**flow/design.v**
```verilog
`timescale 1ns/100ps
module DMFF (
input  wire [31:0] LdInstrNO_AG,
input  wire [31:0] LdAddr_AG,
input  wire [31:0] StrAddr_AG,
input  wire        clk,
input  wire 	   WE_AG,
input  wire [31:0] store_data_AG,
output reg  [31:0] WriteData_DM,
output reg  [31:0] LdInstrNO_DM,
output reg  [31:0] LdAddr_DM,
output reg  [31:0] StrAddr_DM,
output reg 	       WE_DM,
output reg  [31:0] LdInstr_DM ,
input  wire [31:0] LdInstr_AG
);
always@(posedge clk)
begin
	  LdInstrNO_DM = LdInstrNO_AG ;
	  LdAddr_DM    = LdAddr_AG ;
	  StrAddr_DM   = StrAddr_AG ;
	  WE_DM        = WE_AG  ;
	  WriteData_DM = store_data_AG  ;
	  LdInstr_DM   = LdInstr_AG ;
	  #2
	  WE_DM = 1'b0;
end
endmodule
```
`design/flow/design.v`:
```
`timescale 1ns/1ns
module StrOPP(
input  wire [31:0] Instr_Str,
input  wire [31:0] InstrNO_Str,
output reg  [4:0]  AR1_Str,
output reg  [4:0]  AR2_Str,
output reg         WE,
output reg  [15:0]  Out_LOPP,
output reg         s_z,
input  wire		   clk
);
always@(posedge clk)
begin
 WE=1'b0;
end
always@(Instr_Str,InstrNO_Str)
begin
      #1
	  Out_LOPP = Instr_Str[15:0];
      AR1_Str  = Instr_Str[25:21];
	  AR2_Str  = Instr_Str[20:16];	
      s_z = 0; 
	  WE=1'b1;
end
endmodule
`timescale 1ns/1ns
module Str_path (
input  wire [31:0] Instr_Str,
input  wire [31:0] InstrNO_Str,
input  wire [31:0] R1_Str,
input  wire [31:0] ROB_FAddr,
input  wire 	      ROB_FSAddr,
input  wire [31:0] ROB_Fvalue,
input  wire 	      ROB_FSvalue,
output wire         WE_AG,
output wire [4:0]  AR1_Str,
output wire [31:0] StrAddr_AG,
output wire [4:0]  AR2_Str,
input  wire [31:0] R2_Str,
output wire  [31:0] store_data_AG,
input  wire         clk
);
wire [15:0] Out_LOPP;
wire 	      s_z;
wire [31:0] Add1;
wire [31:0] Add2;
StrOPP Str_OPP(
Instr_Str,
InstrNO_Str,
AR1_Str,
AR2_Str,
WE_AG,
Out_LOPP,
s_z,
clk);
sign_zero_ext s_z_ext(
.in(Out_LOPP),
.out(Add1),
.modee(s_z)
);
mux2_1 Mux_ADDG(
.in_1(R1_Str), 
.in_2(ROB_FAddr),
.sel(ROB_FSAddr),
.out(Add2)
);
mux2_1 Mux_Data(
.in_1(R2_Str), 
.in_2(ROB_Fvalue),
.sel(ROB_FSvalue),
.out(store_data_AG)
);
assign StrAddr_AG = Add1 + Add2;
endmodule
module mux2_1(
input  wire [31:0] in_1, 
input  wire [31:0] in_2,
input  wire         sel,
output wire [31:0] out);
assign out = (sel == 1'b0)? in_1:in_2 ;
endmodule
module sign_zero_ext(
input wire [15:0]  in, output wire [31:0] out, input  wire modee
);
assign out = modee? {{16{1'b0}},in[15:0]} :{{16{in[15]}},in[15:0]} ;
endmodule
```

---+---

# [Goal of the exercise]
Output each line of the material exactly as it was written above.

# [Written solution]
**flow/design.v**
```verilog
`timescale 1ns/100ps
module DMFF (
input  wire [31:0] LdInstrNO_AG,
input  wire [31:0] LdAddr_AG,
input  wire [31:0] StrAddr_AG,
input  wire        clk,
input  wire 	   WE_AG,
input  wire [31:0] store_data_AG,
output reg  [31:0] WriteData_DM,
output reg  [31:0] LdInstrNO_DM,
output reg  [31:0] LdAddr_DM,
output reg  [31:0] StrAddr_DM,
output reg 	       WE_DM,
output reg  [31:0] LdInstr_DM ,
input  wire [31:0] LdInstr_AG
);
always@(posedge clk)
begin
	  LdInstrNO_DM = LdInstrNO_AG ;
	  LdAddr_DM    = LdAddr_AG ;
	  StrAddr_DM   = StrAddr_AG ;
	  WE_DM        = WE_AG  ;
	  WriteData_DM = store_data_AG  ;
	  LdInstr_DM   = LdInstr_AG ;
	  #2
	  WE_DM = 1'b0;
end
endmodule
```
`design/flow/design.v`:
```
`timescale 1ns/1ns
module StrOPP(
input  wire [31:0] Instr_Str,
input  wire [31:0] InstrNO_Str,
output reg  [4:0]  AR1_Str,
output reg  [4:0]  AR2_Str,
output reg         WE,
output reg  [15:0]  Out_LOPP,
output reg         s_z,
input  wire		   clk
);
always@(posedge clk)
begin
 WE=1'b0;
end
always@(Instr_Str,InstrNO_Str)
begin
      #1
	  Out_LOPP = Instr_Str[15:0];
      AR1_Str  = Instr_Str[25:21];
	  AR2_Str  = Instr_Str[20:16];	
      s_z = 0; 
	  WE=1'b1;
end
endmodule
`timescale 1ns/1ns
module Str_path (
input  wire [31:0] Instr_Str,
input  wire [31:0] InstrNO_Str,
input  wire [31:0] R1_Str,
input  wire [31:0] ROB_FAddr,
input  wire 	      ROB_FSAddr,
input  wire [31:0] ROB_Fvalue,
input  wire 	      ROB_FSvalue,
output wire         WE_AG,
output wire [4:0]  AR1_Str,
output wire [31:0] StrAddr_AG,
output wire [4:0]  AR2_Str,
input  wire [31:0] R2_Str,
output wire  [31:0] store_data_AG,
input  wire         clk
);
wire [15:0] Out_LOPP;
wire 	      s_z;
wire [31:0] Add1;
wire [31:0] Add2;
StrOPP Str_OPP(
Instr_Str,
InstrNO_Str,
AR1_Str,
AR2_Str,
WE_AG,
Out_LOPP,
s_z,
clk);
sign_zero_ext s_z_ext(
.in(Out_LOPP),
.out(Add1),
.modee(s_z)
);
mux2_1 Mux_ADDG(
.in_1(R1_Str), 
.in_2(ROB_FAddr),
.sel(ROB_FSAddr),
.out(Add2)
);
mux2_1 Mux_Data(
.in_1(R2_Str), 
.in_2(ROB_Fvalue),
.sel(ROB_FSvalue),
.out(store_data_AG)
);
assign StrAddr_AG = Add1 + Add2;
endmodule
module mux2_1(
input  wire [31:0] in_1, 
input  wire [31:0] in_2,
input  wire         sel,
output wire [31:0] out);
assign out = (sel == 1'b0)? in_1:in_2 ;
endmodule
module sign_zero_ext(
input wire [15:0]  in, output wire [31:0] out, input  wire modee
);
assign out = modee? {{16{1'b0}},in[15:0]} :{{16{in[15]}},in[15:0]} ;
endmodule
```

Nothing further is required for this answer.